A sympathy between masters and scholars is much wanted; it is the very soul of teaching well-a certain bond that those under instruction should have a share in it. There is something of this in the Bell and Lancaster system; but it had before then been carried into practice in our public schools. Their great advantage over private schools was, that much of the discipline, as well as some of the knowledge-teaching, was left to the youths themselves. Their responsibilities gave them thought, selfreliance, and drew out into action, preparatory for the larger world, their characters. The order of the school was far better than as if a master had done it all. Every one must remember the story of little Cyrus made a judge among his playfellows. make, in a great measure, the scholar the school's regulator is an educational maxim not sufficiently understood. Scholars, like men in a free State, love the order they themselves set up, readily obey laws which themselves impose. They thus learn at once two things which most in after life are called upon in some degree or other to do to command and to obey. Are you acquainted, Eusebius, with the little history of a very great thing

To

the setting up and continuance of Price's Candle Company's Educational Establishment? If you are not, get, if you can procure, their Reports, or read an account of it in the Quarterly Review for April 1852. It is the work of one

man. He has done more to show how to set about the education of the people than a century of legislative enactments could effect, and put upon a thousand blue-books. Blessed, indeed, has been the work of one man --Mr Wilson, the manager. His maxim has been from the beginning, Oversight, not interference; so did he wondrously influence both adults and children. The narrative is most touching. Oh, if such philanthropy were but catching! I will not give you a single quotation; for if you know not this little history, you must. You will love it to your heart's core, and the originator as a prime man in England, which you will love more for having him.

The beauty of such systems of education as Mr Wilson's is, that its tendency is to restore, to a better than its original state, that one good of feudality, too much of which it is the tendency of democracy to destroy the family institution-the mutual dependence-the virtue there was in later clanship-mutual relationship and dependence without a shadow of absolutism. It is the family Institution which civilises. Civilisation has been my theme throughout.

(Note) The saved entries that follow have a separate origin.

[src/rtl/serial_line_assembler_unit.sv]
// Serial line assembler. Received bytes (req_type 0) are taken one per cycle
// while in_stall is low and give no beat; carriage return is ignored, line feed
// ends the line. Lines live in one memory split into two banks: the build bank
// and the ready bank swap on a line feed that commits a line, so no copy is
// made. A read request (req_type 1) is accepted, then the line streams out one
// beat per cycle while out_stall is low (N beats for an N-byte line), paced by
// the registered read port of the line memory; a failed read gives one beat
// with ok low. While a read is streaming, in_stall stays high. Line length
// limit is LINE_MAX_LEN-1 bytes; a longer line is dropped up to its line feed.
module serial_line_assembler_unit #(
  parameter int LINE_MAX_LEN = 64
) (
  input  logic       clk,
  input  logic       rst,
  input  logic       in_valid,
  output logic       in_stall,
  input  logic       req_type,
  input  logic [7:0] rx_byte,
  input  logic [7:0] dest_capacity,
  output logic       out_valid,
  input  logic       out_stall,
  output logic       ok,
  output logic [7:0] data_byte,
  output logic       last
);

  localparam int CW = (LINE_MAX_LEN > 2) ? $clog2(LINE_MAX_LEN) : 1;
  localparam int AW = CW + 1;
  localparam logic [CW-1:0] FULL_COUNT = CW'(LINE_MAX_LEN - 1);

  slas_pkg::state_t state, state_next;

  logic [CW-1:0] build_count, build_count_next;
  logic          discard_flag, discard_flag_next;
  logic          build_bank, build_bank_next;
  logic [CW-1:0] ready_length, ready_length_next;
  logic          ready_flag, ready_flag_next;
  logic [CW-1:0] rd_idx, rd_idx_next;

  logic          mem_we;
  logic [AW-1:0] mem_waddr;
  logic          mem_re;
  logic [AW-1:0] mem_raddr;
  logic [7:0]    mem_rdata;

  logic in_beat;
  logic out_beat;
  logic is_last;
  logic fits;

  assign in_beat  = in_valid && !in_stall;
  assign out_beat = out_valid && !out_stall;
  assign is_last  = ((AW)'(rd_idx) + 1'b1) == (AW)'(ready_length);
  assign fits     = ready_flag && (ready_length != '0) &&
                    ((9'(ready_length) + 9'd1) <= 9'(dest_capacity));

  // port view of the sequencer
  assign in_stall  = (state != slas_pkg::ST_IDLE);
  assign out_valid = (state == slas_pkg::ST_SEND) || (state == slas_pkg::ST_FAIL);
  assign ok        = (state == slas_pkg::ST_SEND);
  assign data_byte = (state == slas_pkg::ST_SEND) ? mem_rdata : slas_pkg::CH_NUL;
  assign last      = (state == slas_pkg::ST_FAIL) ||
                     ((state == slas_pkg::ST_SEND) && is_last);

  // byte intake and read sequencing
  always_comb begin
    state_next        = state;
    build_count_next  = build_count;
    discard_flag_next = discard_flag;
    build_bank_next   = build_bank;
    ready_length_next = ready_length;
    ready_flag_next   = ready_flag;
    rd_idx_next       = rd_idx;
    mem_we            = 1'b0;
    mem_waddr         = {build_bank, build_count};
    mem_re            = 1'b0;
    mem_raddr         = {!build_bank, rd_idx};

    unique case (state)
      slas_pkg::ST_IDLE: begin
        if (in_beat && req_type == slas_pkg::REQ_READ) begin
          if (fits) begin
            rd_idx_next = '0;
            mem_re      = 1'b1;
            mem_raddr   = {!build_bank, {CW{1'b0}}};
            state_next  = slas_pkg::ST_SEND;
          end else begin
            state_next = slas_pkg::ST_FAIL;
          end
        end else if (in_beat) begin
          if (rx_byte == slas_pkg::CH_LF) begin
            // commit by swapping banks when the slot is free
            if (build_count != '0 && !discard_flag && !ready_flag) begin
              ready_length_next = build_count;
              ready_flag_next   = 1'b1;
              build_bank_next   = !build_bank;
            end
            build_count_next  = '0;
            discard_flag_next = 1'b0;
          end else if (rx_byte != slas_pkg::CH_CR && !discard_flag) begin
            if (build_count < FULL_COUNT) begin
              mem_we           = 1'b1;
              build_count_next = build_count + 1'b1;
            end else begin
              discard_flag_next = 1'b1;
              build_count_next  = '0;
            end
          end
        end
      end
      slas_pkg::ST_SEND: begin
        if (out_beat) begin
          if (is_last) begin
            ready_flag_next = 1'b0;
            state_next      = slas_pkg::ST_IDLE;
          end else begin
            rd_idx_next = rd_idx + 1'b1;
            mem_re      = 1'b1;
            mem_raddr   = {!build_bank, rd_idx + 1'b1};
          end
        end
      end
      slas_pkg::ST_FAIL: begin
        if (out_beat) begin
          state_next = slas_pkg::ST_IDLE;
        end
      end
      default: begin
        state_next = slas_pkg::ST_IDLE;
      end
    endcase
  end

  // control registers
  always_ff @(posedge clk) begin
    if (rst) begin
      state        <= slas_pkg::ST_IDLE;
      build_count  <= '0;
      discard_flag <= 1'b0;
      build_bank   <= 1'b0;
      ready_length <= '0;
      ready_flag   <= 1'b0;
      rd_idx       <= '0;
    end else begin
      state        <= state_next;
      build_count  <= build_count_next;
      discard_flag <= discard_flag_next;
      build_bank   <= build_bank_next;
      ready_length <= ready_length_next;
      ready_flag   <= ready_flag_next;
      rd_idx       <= rd_idx_next;
    end
  end

  // both line banks
  slas_line_mem #(
    .AW(AW)
  ) u_line_mem (
    .clk  (clk),
    .we   (mem_we),
    .waddr(mem_waddr),
    .wdata(rx_byte),
    .re   (mem_re),
    .raddr(mem_raddr),
    .rdata(mem_rdata)
  );

endmodule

There was something civilising and educationising, too, in those old sports of ours, wherein all joined. They have been too much discouraged; the bringing people together into one enjoyment is a beautiful thing; and I cannot but think that Puritanism has done some damage to this "institution of the family," by making man's own individual state too much his sole concern. There is a selfishness begat in the indulgence of the notion of a solitary passage upwards. I cannot think the angels receive so pleasantly him that would come alone. But I must not leave Census to indulge in imaginations. Census, I cannot say,

"Cynthius aurem Vellit et admonuit."

"Census, not Cynthius, twitched me by the ear."

There is ground upon which even iron-shod honesty must tread lightly, perhaps hesitatingly; but it is not for Honesty to draw back the foot after

the first movement to its position. Honesty has made her stand-I venture to be her interpreter. Sunday schools, are they indubitably good?— are all good? They are so general that it needs a bold face to ask questions. I put the case thus: If there be dayschools; where they are, may not Sunday be allowed to be in reality what in name it is said to be, a day of rest? I know some very excellent persons do entertain doubts if it should be in any way a day of toil: head-work is work. I should prefer the old practice, happily reviving, of catechising in church, where the clergyman, not the scholar, may make his applications, and take occasion so to do from the services of the day; and after the service let the poor children, at least for one day in the week, have a home, and enjoy it. On this day let them "do no manner of work." Harmless recreation is not work; and I am sorry to say I have known some ascetic preachers denounce as sinful a walk for pleasure in the fields on the Lord's Day. You will say these remarks relate only to the Church of England. Be it so. Census is compelled to give the Church of England people the largest area. But if I take into contemplation other Sunday, or, as they are usually called, “Sabbath schools," I have an awful remembrance of what is said of them by their own teachers, and which you will find at large in the Temperance Societies' tracts. Although I'utterly disbelieve what is there asserted, that they make drunkards (for so small a thing as small beer with tee-totallers entitles the partaker to the name), yet enough is shown of a teaching of a very intoxicating quality, in striking contrast to the humility-teaching of the Church of England. You will find some account of the matter in Maga for April 1853. I said that if the people were left more to themselves, they would still seek education for their children; on that account, the small contribution from the parents is a wise provision; but the desire may be somewhat weakened by the existence of Sunday schools where there is much teaching. Parents may think that sufficient.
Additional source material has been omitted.